In astronomy, the angle the plane of the Earth’s equator makes with the ecliptic, i.e., the angle the pole of the Earth makes with the normal to the ecliptic; or in general the angle the pole of a planet makes with the normal to its orbit, or the angle a planetary orbit makes with the ecliptic; or the angle the normal to the plane of a binary star’s orbit makes with the line to the Earth. Most solar system planetary orbits have low inclinations (Pluto’s is the largest at 17◦) while asteroids and comets display larger inclination ranges.

incompatible element An element that enters the molten fraction when the degree of partial melting is low.

index, geomagnetic activity Disturbances of the geomagnetic ﬁeld are quantitatively characterized by numerous indices of magnitude. The International Association of Geomagnetism and Aeronomy (IAGA) has formally adopted 19 such indices. An oft-used index of general activity, the index K measures irregular variations of standard magnetograms recorded at a given observatory. After average regular daily variations are subtracted, the deviation of the most disturbed horizontal magnetic ﬁeld component in each 3-hour interval is derived. Auroral activity near the poles is the dominant source of these deviations, so an adjustment is made for observatory location in geomagnetic latitude, and the deviation is converted to a roughly logarithmic scale (ranging from 0 to 9 for deviations from 0 to 1500 nT). The most widely used of all geomagnetic activity indices is probably Kp (the“p” denoting planetary), intended as a worldwide average level of activity. The K indices from 12 stations between 48◦ and 63◦ geomagnetic latitude, at a wide range of longitudes, are combined to compute Kp. Detailed explanations of Kp and other indices may be found in Handbook of Geophysics and the Space Environment, A.S. Jursa, Ed., 1985. See geomagnetic ﬁeld.
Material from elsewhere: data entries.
### src/common/cbs_cfg.svh
`ifndef CBS_CFG_SVH
`define CBS_CFG_SVH
// interrupt acknowledge byte enables, first and second read
`define CBS_IRQ_BE_FIRST 8'hEF
`define CBS_IRQ_BE_SECOND 8'hFE
// writeback line transfer: index of the last of four beats
`define CBS_WB_LAST_BEAT 2'h3
// clocks of address hold needed before a snoop strobe counts
`define CBS_ADDR_HOLD_REQ_MIN 2'h2
// writeback drives all byte lanes
`define CBS_WB_BE 8'h00
`define CBS_BE_RST 8'hFF
`define CBS_ADDR_RST 29'h0000_0000
`define CBS_DATA_RST 64'h0000_0000_0000_0000
`endif

### src/common/cbs_pkg.sv
package cbs_pkg;
  typedef enum logic [1:0] {
    CBS_IDLE = 2'b00,
    CBS_T1 = 2'b01,
    CBS_T2 = 2'b10,
    CBS_HOLD = 2'b11
  } cbs_state_t;
  typedef enum logic [1:0] {
    CBS_IRQ_NONE = 2'b00,
    CBS_IRQ_FIRST = 2'b01,
    CBS_IRQ_SECOND = 2'b10
  } cbs_irq_t;
endpackage

### src/cbs_bus_unit.sv
// Notes on behaviour
// - clean snoop hit: hit asserted, dirty negated
// - sample hold each edge; start on release
// - dirty snoop hit asserts both hit signals
// - writeback dirty line before any new cycle
// - address undriven during writeback under hold
// - writeback uses snoop-latched line address
// - invalidate flag picks invalid or shared state
// - backoff aborts everything, floats bus, holds
// - restart on edge backoff seen negated
// - writeback before restart, lock kept asserted
// - lock spans sequence, gap between sequences
// - flush operands before lock, no caching
// - misaligned locked: split flag, extra cycle
// - interrupt acknowledge as locked read pair
// - float address on hold, finish cycle
`include "cbs_cfg.svh"
`timescale 1ns/1ns
`default_nettype none
module cbs_bus_unit (
  input wire logic clk, // bus clock
  input wire logic rst_n, // async reset
  input wire logic ce, // clock enable
  input wire logic addr_hold_req, // address hold request
  input wire logic ext_addr_strobe_n, // snoop address strobe
  input wire logic snoop_invalidate, // snoop invalidate
  input wire logic backoff_n, // backoff
  input wire logic burst_ready_n, // transfer ready
  input wire logic cache_enable_n, // cacheable return
  input wire logic [31:3] addr_in, // address bus in
  input wire logic [63:0] data_in, // data bus in
  output logic [31:3] addr_out, // address bus out
  output logic addr_parity, // address parity
  output logic addr_oe_n, // address enable, low drives
  output logic addr_strobe_n, // cycle strobe
  output logic [7:0] byte_enables_n, // byte enables
  output logic data_code_sel, // data or code
  output logic mem_io_sel, // memory or io
  output logic write_read_sel, // write or read
  output logic bus_lock_n, // bus lock
  output logic split_cycle_ind, // split cycle
  output logic ctrl_oe_n, // control enable, low drives
  output logic [63:0] data_out, // data bus out
  output logic data_oe_n, // data enable, low drives
  output logic snoop_hit_n, // snoop hit
  output logic snoop_dirty_hit_n, // snoop modified hit
  input wire logic lookup_hit, // cache: addr_in line present
  input wire logic lookup_dirty, // cache: addr_in line modified
  input wire logic [255:0] wb_line, // cache: line at snoop address
  output logic line_upd, // cache: change line state
  output logic line_upd_inv, // 1 invalid, 0 shared
  output logic [31:5] line_upd_addr, // line to change
  input wire logic req_valid, // core cycle request
  output logic req_ready, // request taken
  input wire logic [31:3] req_addr, // request address
  input wire logic [7:0] req_be_n, // request enables
  input wire logic [7:0] req_be2_n, // enables, second half
  input wire logic req_write, // write
  input wire logic req_dc, // data or code
  input wire logic req_mio, // memory or io
  input wire logic [63:0] req_wdata, // write data
  input wire logic req_lock, // part of locked sequence
  input wire logic req_lock_last, // last of sequence
  input wire logic req_split, // misaligned, two cycles when req_lock is set
  output logic lock_flush_req, // flush lock operands
  input wire logic lock_flush_done, // flush finished
  output logic req_done, // request finished
  output logic [63:0] rd_data, // read data
  output logic rd_cacheable, // read data may be cached
  input wire logic maskable_irq, // maskable interrupt
  input wire logic irq_boundary, // instruction boundary
  output logic irq_vec_valid, // vector pulse
  output logic [7:0] irq_vec // interrupt vector
);
  cbs_pkg::cbs_state_t state_reg, state_next;
  cbs_pkg::cbs_irq_t irq_reg, irq_next;
  logic ah_s_reg, ah_s_next;
  logic [1:0] ah_cnt_reg, ah_cnt_next;
  logic hit_n_reg, hit_n_next, dhit_n_reg, dhit_n_next;
  logic [31:5] snp_reg, snp_next;
  logic wb_pend_reg, wb_pend_next, wb_run_reg, wb_run_next;
  logic inv_s_reg, inv_s_next;
  logic rst_pend_reg, rst_pend_next;
  logic upd_reg, upd_next, upd_inv_reg, upd_inv_next;
  logic [31:3] cur_addr_reg, cur_addr_next;
  logic [7:0] cur_be_reg, cur_be_next, cur_be2_reg, cur_be2_next;
  logic cur_wr_reg, cur_wr_next, cur_dc_reg, cur_dc_next;
  logic cur_mio_reg, cur_mio_next, cur_lock_reg, cur_lock_next;
  logic cur_last_reg, cur_last_next, cur_split_reg, cur_split_next;
  logic split2_reg, split2_next, cur_irq_reg, cur_irq_next;
  logic cur_core_reg, cur_core_next;
  logic [63:0] wdata_reg, wdata_next;
  logic [1:0] beat_reg, beat_next;
  logic lock_n_reg, lock_n_next;
  logic [31:3] addr_reg, addr_next;
  logic [7:0] be_reg, be_next;
  logic dc_reg, dc_next, mio_reg, mio_next, wr_reg, wr_next;
  logic split_cycle_ind_reg, split_cycle_ind_next;
  logic [63:0] dout_reg, dout_next, rdata_reg, rdata_next;
  logic done_reg, done_next, cach_reg, cach_next;
  logic [7:0] vec_reg, vec_next;
  logic vec_v_reg, vec_v_next;
  logic can_start, go_wb, go_rst, go_irq, go_req, lock_ok, snoop_ok;
  logic last_beat;

  ////////////////////////////////////////////////////////////////////////
  // launch arbitration
  // no new cycle from idle while address hold is sampled
  assign can_start = (state_reg == cbs_pkg::CBS_IDLE && !addr_hold_req &&
                      backoff_n) ||
                     (state_reg == cbs_pkg::CBS_HOLD && backoff_n);
  // locked sequence waits for operand flush
  assign lock_ok = !req_lock || !lock_n_reg || lock_flush_done;
  // pending writeback goes ahead of any cycle
  assign go_wb = can_start && wb_pend_reg;
  // writeback first, then the aborted cycle
  assign go_rst = can_start && !wb_pend_reg && rst_pend_reg;
  assign go_irq = can_start && !wb_pend_reg && !rst_pend_reg &&
                  irq_reg != cbs_pkg::CBS_IRQ_NONE;
  assign go_req = can_start && !wb_pend_reg && !rst_pend_reg &&
                  irq_reg == cbs_pkg::CBS_IRQ_NONE && req_valid && lock_ok;
  assign req_ready = go_req;
  assign lock_flush_req = req_valid && req_lock && lock_n_reg &&
                          !lock_flush_done;
  // snoop needs two sampled hold clocks or a backoff hold
  assign snoop_ok = !ext_addr_strobe_n &&
                    (ah_cnt_reg == `CBS_ADDR_HOLD_REQ_MIN ||
                     state_reg == cbs_pkg::CBS_HOLD);
  assign last_beat = wb_run_reg ? (beat_reg == `CBS_WB_LAST_BEAT) : 1'b1;

  ////////////////////////////////////////////////////////////////////////
  // next state
  always_comb
  begin
    state_next = state_reg;
    irq_next = irq_reg;
    ah_s_next = addr_hold_req;
    ah_cnt_next = 2'h0;
    hit_n_next = hit_n_reg;
    dhit_n_next = dhit_n_reg;
    snp_next = snp_reg;
    wb_pend_next = wb_pend_reg;
    wb_run_next = wb_run_reg;
    inv_s_next = inv_s_reg;
    rst_pend_next = rst_pend_reg;
    upd_next = 1'b0;
    upd_inv_next = upd_inv_reg;
    cur_addr_next = cur_addr_reg;
    cur_be_next = cur_be_reg;
    cur_be2_next = cur_be2_reg;
    cur_wr_next = cur_wr_reg;
    cur_dc_next = cur_dc_reg;
    cur_mio_next = cur_mio_reg;
    cur_lock_next = cur_lock_reg;
    cur_last_next = cur_last_reg;
    cur_split_next = cur_split_reg;
    split2_next = split2_reg;
    cur_irq_next = cur_irq_reg;
    cur_core_next = cur_core_reg;
    wdata_next = wdata_reg;
    beat_next = beat_reg;
    lock_n_next = lock_n_reg;
    addr_next = addr_reg;
    be_next = be_reg;
    dc_next = dc_reg;
    mio_next = mio_reg;
    wr_next = wr_reg;
    split_cycle_ind_next = split_cycle_ind_reg;
    dout_next = dout_reg;
    rdata_next = rdata_reg;
    done_next = 1'b0;
    cach_next = cach_reg;
    vec_next = vec_reg;
    vec_v_next = 1'b0;
    if (addr_hold_req)
    begin
      ah_cnt_next = (ah_cnt_reg == `CBS_ADDR_HOLD_REQ_MIN) ? ah_cnt_reg :
                    ah_cnt_reg + 2'h1;
    end
    if (irq_reg == cbs_pkg::CBS_IRQ_NONE && maskable_irq && irq_boundary)
      irq_next = cbs_pkg::CBS_IRQ_FIRST;
    if (go_irq)
    begin
      cur_addr_next = `CBS_ADDR_RST;
      cur_be_next = (irq_reg == cbs_pkg::CBS_IRQ_FIRST) ?
                    `CBS_IRQ_BE_FIRST : `CBS_IRQ_BE_SECOND;
      cur_wr_next = 1'b0;
      cur_dc_next = 1'b0;
      cur_mio_next = 1'b0;
      cur_lock_next = 1'b1;
      cur_last_next = (irq_reg == cbs_pkg::CBS_IRQ_SECOND);
      cur_split_next = 1'b0;
      cur_irq_next = 1'b1;
      cur_core_next = 1'b0;
    end
    if (go_req)
    begin
      cur_addr_next = req_addr;
      cur_be_next = req_be_n;
      cur_be2_next = req_be2_n;
      cur_wr_next = req_write;
      cur_dc_next = req_dc;
      cur_mio_next = req_mio;
      cur_lock_next = req_lock;
      cur_last_next = req_lock_last;
      cur_split_next = req_split && req_lock;
      split2_next = 1'b0;
      cur_irq_next = 1'b0;
      cur_core_next = 1'b1;
      wdata_next = req_wdata;
    end
    if (go_rst)
      rst_pend_next = 1'b0;
    if (go_wb)
    begin
      // writeback address from the snoop latch
      wb_run_next = 1'b1;
      addr_next = {snp_reg, 2'b00};
      be_next = `CBS_WB_BE;
      dc_next = 1'b1;
      mio_next = 1'b1;
      wr_next = 1'b1;
      split_cycle_ind_next = 1'b0;
      dout_next = wb_line[63:0];
    end
    else if (go_rst || go_irq || go_req)
    begin
      // restart reissues the held cycle attributes
      addr_next = cur_addr_next;
      be_next = cur_be_next;
      dc_next = cur_dc_next;
      mio_next = cur_mio_next;
      wr_next = cur_wr_next;
      // split flag on misaligned locked transfers
      split_cycle_ind_next = cur_split_next;
      dout_next = wdata_next;
      // lock goes low with the first strobe
      if (cur_lock_next)
        lock_n_next = 1'b0;
    end
    if (go_wb || go_rst || go_irq || go_req)
    begin
      state_next = cbs_pkg::CBS_T1;
      beat_next = 2'h0;
    end
    else if (state_reg == cbs_pkg::CBS_HOLD && backoff_n)
      state_next = cbs_pkg::CBS_IDLE;
    unique case (state_reg)
      cbs_pkg::CBS_IDLE:
      begin
        if (!backoff_n)
          state_next = cbs_pkg::CBS_HOLD;
      end
      cbs_pkg::CBS_T1, cbs_pkg::CBS_T2:
      begin
        // backoff wins over a ready on the same edge
        if (!backoff_n)
        begin
          state_next = cbs_pkg::CBS_HOLD;
          beat_next = 2'h0;
          if (!wb_run_reg)
            rst_pend_next = 1'b1;
          wb_run_next = 1'b0;
        end
        else if (state_reg == cbs_pkg::CBS_T1)
          state_next = cbs_pkg::CBS_T2;
        else if (!burst_ready_n && !last_beat)
        begin
          beat_next = beat_reg + 2'h1;
          dout_next = wb_line[{beat_next, 6'h00} +: 64];
        end
        else if (!burst_ready_n)
        begin
          state_next = cbs_pkg::CBS_IDLE;
          if (wb_run_reg)
          begin
            // state changes only after the writeback
            wb_run_next = 1'b0;
            wb_pend_next = 1'b0;
            dhit_n_next = 1'b1;
            upd_next = 1'b1;
            upd_inv_next = inv_s_reg;
          end
          else if (cur_split_reg && !split2_reg)
          begin
            // second half as an extra locked cycle
            split2_next = 1'b1;
            cur_addr_next = cur_addr_reg + 29'h0000_0001;
            cur_be_next = cur_be2_reg;
            rst_pend_next = 1'b1;
          end
          else
          begin
            // lock released on the final ready
            if (cur_last_reg)
              lock_n_next = 1'b1;
            if (cur_irq_reg)
            begin
              irq_next = cur_last_reg ? cbs_pkg::CBS_IRQ_NONE :
                         cbs_pkg::CBS_IRQ_SECOND;
              vec_v_next = cur_last_reg;
              if (cur_last_reg)
                vec_next = data_in[7:0];
            end
            done_next = cur_core_reg;
            rdata_next = data_in;
            cach_next = !cache_enable_n && !cur_lock_reg;
          end
        end
      end
      cbs_pkg::CBS_HOLD:
      begin
      end
    endcase
    if (snoop_ok)
    begin
      snp_next = addr_in[31:5];
      // hit level holds until the next snoop; dirty hit clears when the writeback ends
      hit_n_next = !lookup_hit;
      dhit_n_next = !(lookup_hit && lookup_dirty);
      if (lookup_hit && lookup_dirty)
      begin
        wb_pend_next = 1'b1;
        inv_s_next = snoop_invalidate;
      end
      // clean hit changes state with no bus cycle
      else if (lookup_hit)
      begin
        upd_next = 1'b1;
        upd_inv_next = snoop_invalidate;
      end
    end
  end

  always_ff @(posedge clk or negedge rst_n)
  begin
    if (!rst_n)
    begin
      state_reg <= cbs_pkg::CBS_IDLE;
      irq_reg <= cbs_pkg::CBS_IRQ_NONE;
      ah_s_reg <= 1'b0;
      ah_cnt_reg <= 2'h0;
      hit_n_reg <= 1'b1;
      dhit_n_reg <= 1'b1;
      snp_reg <= 27'h000_0000;
      wb_pend_reg <= 1'b0;
      wb_run_reg <= 1'b0;
      inv_s_reg <= 1'b0;
      rst_pend_reg <= 1'b0;
      upd_reg <= 1'b0;
      upd_inv_reg <= 1'b0;
      cur_addr_reg <= `CBS_ADDR_RST;
      cur_be_reg <= `CBS_BE_RST;
      cur_be2_reg <= `CBS_BE_RST;
      cur_wr_reg <= 1'b0;
      cur_dc_reg <= 1'b0;
      cur_mio_reg <= 1'b0;
      cur_lock_reg <= 1'b0;
      cur_last_reg <= 1'b0;
      cur_split_reg <= 1'b0;
      split2_reg <= 1'b0;
      cur_irq_reg <= 1'b0;
      cur_core_reg <= 1'b0;
      wdata_reg <= `CBS_DATA_RST;
      beat_reg <= 2'h0;
      lock_n_reg <= 1'b1;
      addr_reg <= `CBS_ADDR_RST;
      be_reg <= `CBS_BE_RST;
      dc_reg <= 1'b0;
      mio_reg <= 1'b0;
      wr_reg <= 1'b0;
      split_cycle_ind_reg <= 1'b0;
      dout_reg <= `CBS_DATA_RST;
      rdata_reg <= `CBS_DATA_RST;
      done_reg <= 1'b0;
      cach_reg <= 1'b0;
      vec_reg <= 8'h00;
      vec_v_reg <= 1'b0;
    end
    else if (ce)
    begin
      state_reg <= state_next;
      irq_reg <= irq_next;
      ah_s_reg <= ah_s_next;
      ah_cnt_reg <= ah_cnt_next;
      hit_n_reg <= hit_n_next;
      dhit_n_reg <= dhit_n_next;
      snp_reg <= snp_next;
      wb_pend_reg <= wb_pend_next;
      wb_run_reg <= wb_run_next;
      inv_s_reg <= inv_s_next;
      rst_pend_reg <= rst_pend_next;
      upd_reg <= upd_next;
      upd_inv_reg <= upd_inv_next;
      cur_addr_reg <= cur_addr_next;
      cur_be_reg <= cur_be_next;
      cur_be2_reg <= cur_be2_next;
      cur_wr_reg <= cur_wr_next;
      cur_dc_reg <= cur_dc_next;
      cur_mio_reg <= cur_mio_next;
      cur_lock_reg <= cur_lock_next;
      cur_last_reg <= cur_last_next;
      cur_split_reg <= cur_split_next;
      split2_reg <= split2_next;
      cur_irq_reg <= cur_irq_next;
      cur_core_reg <= cur_core_next;
      wdata_reg <= wdata_next;
      beat_reg <= beat_next;
      lock_n_reg <= lock_n_next;
      addr_reg <= addr_next;
      be_reg <= be_next;
      dc_reg <= dc_next;
      mio_reg <= mio_next;
      wr_reg <= wr_next;
      split_cycle_ind_reg <= split_cycle_ind_next;
      dout_reg <= dout_next;
      rdata_reg <= rdata_next;
      done_reg <= done_next;
      cach_reg <= cach_next;
      vec_reg <= vec_next;
      vec_v_reg <= vec_v_next;
    end
  end

  ////////////////////////////////////////////////////////////////////////
  // pins
  assign addr_out = addr_reg;
  assign addr_parity = ^addr_reg;
  // address floats while hold is sampled
  // so a writeback under hold leaves it undriven
  assign addr_oe_n = ah_s_reg || state_reg == cbs_pkg::CBS_HOLD;
  assign addr_strobe_n = !(state_reg == cbs_pkg::CBS_T1);
  assign byte_enables_n = be_reg;
  assign data_code_sel = dc_reg;
  assign mem_io_sel = mio_reg;
  assign write_read_sel = wr_reg;
  assign bus_lock_n = lock_n_reg;
  assign split_cycle_ind = split_cycle_ind_reg;
  assign ctrl_oe_n = state_reg == cbs_pkg::CBS_HOLD;
  assign data_out = dout_reg;
  assign data_oe_n = !(wr_reg && (state_reg == cbs_pkg::CBS_T1 ||
                                  state_reg == cbs_pkg::CBS_T2));
  assign snoop_hit_n = hit_n_reg;
  assign snoop_dirty_hit_n = dhit_n_reg;
  assign line_upd = upd_reg;
  assign line_upd_inv = upd_inv_reg;
  assign line_upd_addr = snp_reg;
  assign req_done = done_reg;
  assign rd_data = rdata_reg;
  assign rd_cacheable = cach_reg;
  assign irq_vec_valid = vec_v_reg;
  assign irq_vec = vec_reg;
endmodule
`default_nettype wire

### config.mk
export PLATFORM = sky130hd
export DESIGN_NAME = cbs_bus_unit
export DESIGN_NICKNAME = d
export VERILOG_FILES = /design/src/common/cbs_pkg.sv /design/src/cbs_bus_unit.sv
export VERILOG_INCLUDE_DIRS = /design/src /design/src/common
export SDC_FILE = /design/constraint.sdc
export NUM_CORES = 1
export LEC_CHECK = 0
export ABC_AREA = 1
export BUFFER_PORTS_ARGS = -buffer_cell sky130_fd_sc_hd__buf_2
export CORE_AREA = 5 5 265 267
export CTS_CLUSTER_DIAMETER = 120
export CTS_CLUSTER_SIZE = 14
export DETAILED_ROUTE_END_ITERATION = 6
export DIE_AREA = 0 0 270 272
export PLACE_DENSITY = 0.6
export SYNTH_ARGS = -nofsm -noshare
export SYNTH_HDL_FRONTEND = slang
export SYNTH_SLANG_ARGS = --single-unit
### constraint.sdc
create_clock -name clk -period 2.8 [get_ports clk]
set_input_delay 0.56 -clock clk [delete_from_list [all_inputs] [get_ports clk]]
set_output_delay 0.56 -clock clk [all_outputs]
set_load 0.02 [all_outputs]
==> results of run 1 <==
cells in the mapped netlist (3+ instances only):
library cell,number,share of area [%]
clkbuf_1,102,1.9
dfrtp_1,316,38
xnor2_1,21,0.89
a22oi_1,9,0.33
inv_2,6,0.11
a21oi_1,186,4.5
buf_2,54,1.3
nor2_1,124,2.3
buf_4,16,0.58
o31ai_1,4,0.15
o21ai_1,28,0.68
nand3b_1,65,2.4
buf_1,16,0.29
nand4_1,15,0.45
a31oi_1,7,0.21
xor2_1,16,0.68
o21ai_0,326,7.9
o211ai_1,18,0.66
ha_1,7,0.42
nand2_1,1172,21
nand2_2,3,0.091
inv_1,363,6.6
nand3_1,118,2.9
nor3_1,13,0.32
nor2_2,5,0.15
o22ai_1,10,0.30
dfstp_2,27,3.4
cells by family (layout without fill, tap and decap cells):
logic type	count (synthesis)	in the layout	share of synthesized area (%)
compound gates	600	600	15.2
buf+inv	558	1201	10.8
flops	343	343	41.8
fa+ha+maj	7	7	0.425
mux	1	1	0.0546
simple gates	1524	1524	30.2
xor+xnor	37	37	1.57
other cells	0	23	0
critical path, cell delays in order (launching register included):
cell and delay, ps:
dfrtp_2 450, xnor2_2 190, xnor2_1 130, buf_4 140, xor2_1 140, nand2_1 80
nand2_2 150, nand3_1 90, nand2_1 90, buf_6 120
area by class of cell:
class	instances	share of cell area, %
clock inverters	2	0.147
repair buffers	779	17.0
diodes	23	0.218
clock buffers	50	2.96
multi-input cells	2169	37.5
inverters	370	5.27
well taps	882	4.18
flip-flops and latches	343	32.7
worst max-delay path by stage:
stage | cells after the start | from | end
after floorplan | 7 | state_reg[0]$_DFFE_PN0P_ | req_ready
after global placement | 8 | addr_hold_req | req_ready
after detailed placement | 11 | state_reg[0]$_DFFE_PN0P_ | cur_addr_reg[21]$_DFFE_PN0P_
after CTS | 8 | state_reg[1]$_DFFE_PN0P_ | req_ready
after global routing | 10 | addr_out[29]$_DFFE_PN0P_ | addr_parity
final | 9 | addr_out[29]$_DFFE_PN0P_ | addr_parity
where the power goes:
| group | switching (W) | internal, W | total (W) |
|---|---|---|---|
| combinational | 0.00727 | 0.00415 | 0.0114 |
| clock | 0.00205 | 0.00190 | 0.00395 |
| sequential | 0.00123 | 0.00653 | 0.00775 |
| total | 0.0105 | 0.0126 | 0.0231 |
layout by cell type, fill, tap and decap left out, types with 28 or more instances in the layout:
cell type	netlist	final
clkbuf_16	0	29
nand3_1	118	117
buf_4	16	59
nand2_1	1172	1167
o21ai_1	28	28
inv_1	363	359
o21ai_0	326	326
nor2_1	124	121
dfrtp_1	316	310
nand3b_1	65	65
a21oi_1	186	186
buf_2	54	691
through the flow:
stage	power (W)	std cells	TNS, ps
global route	0.0248	4610	-44.4
finish	0.0231	4618	0
floorplan	0.0147	3070	0
global placement	0.0188	4526	0
detailed placement	0.0189	4526	0
CTS	0.0231	4586	-67.5
layer usage:
metal / part of all wire, % / track usage (%) / routed length (microns) / vias up
met5: 0.075 / 0 / 66 / -
met4: 4.2 / 8.96 / 3670 / 10
met3: 6.9 / 4.32 / 6050 / 131
met2: 49 / 39.2 / 42900 / 832
met1: 40 / 28.4 / 35400 / 10200
li1: - / - / - / 10900
timing repair:
action	in CTS	in global routing
pin swaps	2	13
endpoints found under the setup margin	2	3
hold buffers	1	0
gates cloned	3	0
hold endpoints to repair	46	0
buffers inserted	4	9
resized for setup	7	13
index of refraction (n) The ratio of the speed of light in a material to the speed (c =

299792458ms−1 ) in a vacuum. The index of refraction enters essentially in computing the angel of refraction via Snell’s law. Typical indices of refraction are between 1 and 2. The index of refraction depends on the wavelength of the radiation being considered. See Snell’s law.
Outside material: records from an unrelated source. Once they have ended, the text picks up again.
[src/logic/light_conv_pkg.sv]
// constants, field layout and carrier types of the light conversion control block
// assumes a single 250 MHz clock and an AXI4-Lite register port
package light_conv_pkg;

  // timing
  localparam int unsigned CLK_PERIOD_NS = 4;
  localparam int unsigned NS_PER_MS     = 1_000_000;
  localparam int unsigned T_SHORT_MS    = 100;
  localparam int unsigned T_LONG_MS     = 800;
  localparam int unsigned CYC_SHORT     = T_SHORT_MS * NS_PER_MS / CLK_PERIOD_NS;
  localparam int unsigned CYC_LONG      = T_LONG_MS * NS_PER_MS / CLK_PERIOD_NS;

  // widths
  localparam int unsigned AXI_AW  = 12;
  localparam int unsigned AXI_DW  = 32;
  localparam int unsigned AXI_SW  = AXI_DW / 8;
  localparam int unsigned TMR_W   = 32;
  localparam int unsigned MANT_W  = 12;
  localparam int unsigned RANGE_W = 4;
  localparam int unsigned MODE_W  = 2;
  localparam int unsigned LOSS_W  = 2;
  localparam int unsigned IRQ_W   = 3;

  // register byte addresses
  localparam logic [AXI_AW-1:0] OFS_CONFIG   = 12'h000;
  localparam logic [AXI_AW-1:0] OFS_RESULT   = 12'h004;
  localparam logic [AXI_AW-1:0] OFS_STATUS   = 12'h008;
  localparam logic [AXI_AW-1:0] OFS_IRQ_STAT = 12'h00C;
  localparam logic [AXI_AW-1:0] OFS_IRQ_MASK = 12'h010;

  // field positions
  localparam int unsigned CFG_RANGE_LSB  = 12;
  localparam int unsigned CFG_CT_POS     = 11;
  localparam int unsigned CFG_MODE_LSB   = 9;
  localparam int unsigned CFG_OVF_POS    = 8;
  localparam int unsigned STAT_BUSY_POS  = 0;
  localparam int unsigned STAT_LOSS_LSB  = 4;
  localparam int unsigned STAT_RANGE_LSB = 8;
  localparam int unsigned MODE_CONT_BIT  = 1;
  localparam int unsigned IRQ_DONE       = 0;
  localparam int unsigned IRQ_OVF        = 1;
  localparam int unsigned IRQ_STEP       = 2;

  // field codes and reset values
  localparam logic [RANGE_W-1:0] RANGE_MIN      = 4'h0;
  localparam logic [RANGE_W-1:0] RANGE_ONE      = 4'h1;
  localparam logic [RANGE_W-1:0] RANGE_FULL_ABV = 4'h5;
  localparam logic [RANGE_W-1:0] RANGE_MAX      = 4'hB;
  localparam logic [RANGE_W-1:0] RANGE_AUTO     = 4'hC;
  localparam logic [RANGE_W-1:0] RANGE_RST      = 4'hC;
  localparam logic               CT_RST         = 1'h1;
  localparam logic [MODE_W-1:0]  MODE_SHUTDOWN  = 2'h0;
  localparam logic [MODE_W-1:0]  MODE_SINGLE    = 2'h1;
  localparam logic [LOSS_W-1:0]  LOSS_NONE      = 2'h0;
  localparam logic [LOSS_W-1:0]  LOSS_ONE       = 2'h1;
  localparam logic [LOSS_W-1:0]  LOSS_TWO       = 2'h2;
  localparam logic [LOSS_W-1:0]  LOSS_THREE     = 2'h3;
  localparam logic [1:0]         RESP_OKAY      = 2'h0;
  localparam logic [1:0]         RESP_SLVERR    = 2'h2;

  typedef enum logic {
    CONV_IDLE = 1'b0,
    CONV_RUN  = 1'b1
  } conv_state_t;

  typedef struct packed {
    logic               enable;
    logic [RANGE_W-1:0] range;
  } afe_ctrl_t;

  typedef struct packed {
    logic [RANGE_W-1:0] exponent;
    logic [MANT_W-1:0]  mantissa;
  } result_t;

endpackage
indices, geomagnetic Quantitative variables derived from observations, giving the state of the magnetosphere. They include the Dst index, which gauges the intensity of the ring current; the Kp index, which gives the variability of the ﬁeld; and the AE, AU, and AL indices, which provide information on the auroral electrojet and through that, indirectly, on the ﬂow of Birkeland currents. For details, see individual items.

induced Compton scattering Compton scattering induced by an extremely intense radiation ﬁeld, as found in compact radio sources and pulsars. Induced Compton scattering is a form of stimulated emission, in which a photon of a given frequency stimulates the emission of a second photon of identical frequency, phase, direction of motion, and polarization. Unlike stimulated emission due to the transition of an electron between two-bound states of an atom or ion, induced Compton effect transfers energy to electrons.

induced gravity (Sakharov, 1967) An alternative concept to the theories of quantum gravity in which the gravitational interaction is not fundamental, but is deﬁned by the quantum effects of the matter ﬁelds. The main mathematical problem arising in this approach is the calculability of the dimensional parameters: cosmological and gravitational constants. Only one of them may be deﬁned from the quantum ﬁeld theory of matter ﬁelds, which leaves the room to the ﬁne-tuning for the value of a cosmological constant. A form of induced gravity has been achieved in string theory. In this case, neither gravity nor other observable interactions are fundamental. All the interactions including gravity appear to be induced ones due to the quantum effects of (super)string. In particular, the Einstein equations arise as a consistency condition for the string effective action. See curved space-time, quantum ﬁeld theory in curved spacetime, quantum gravity.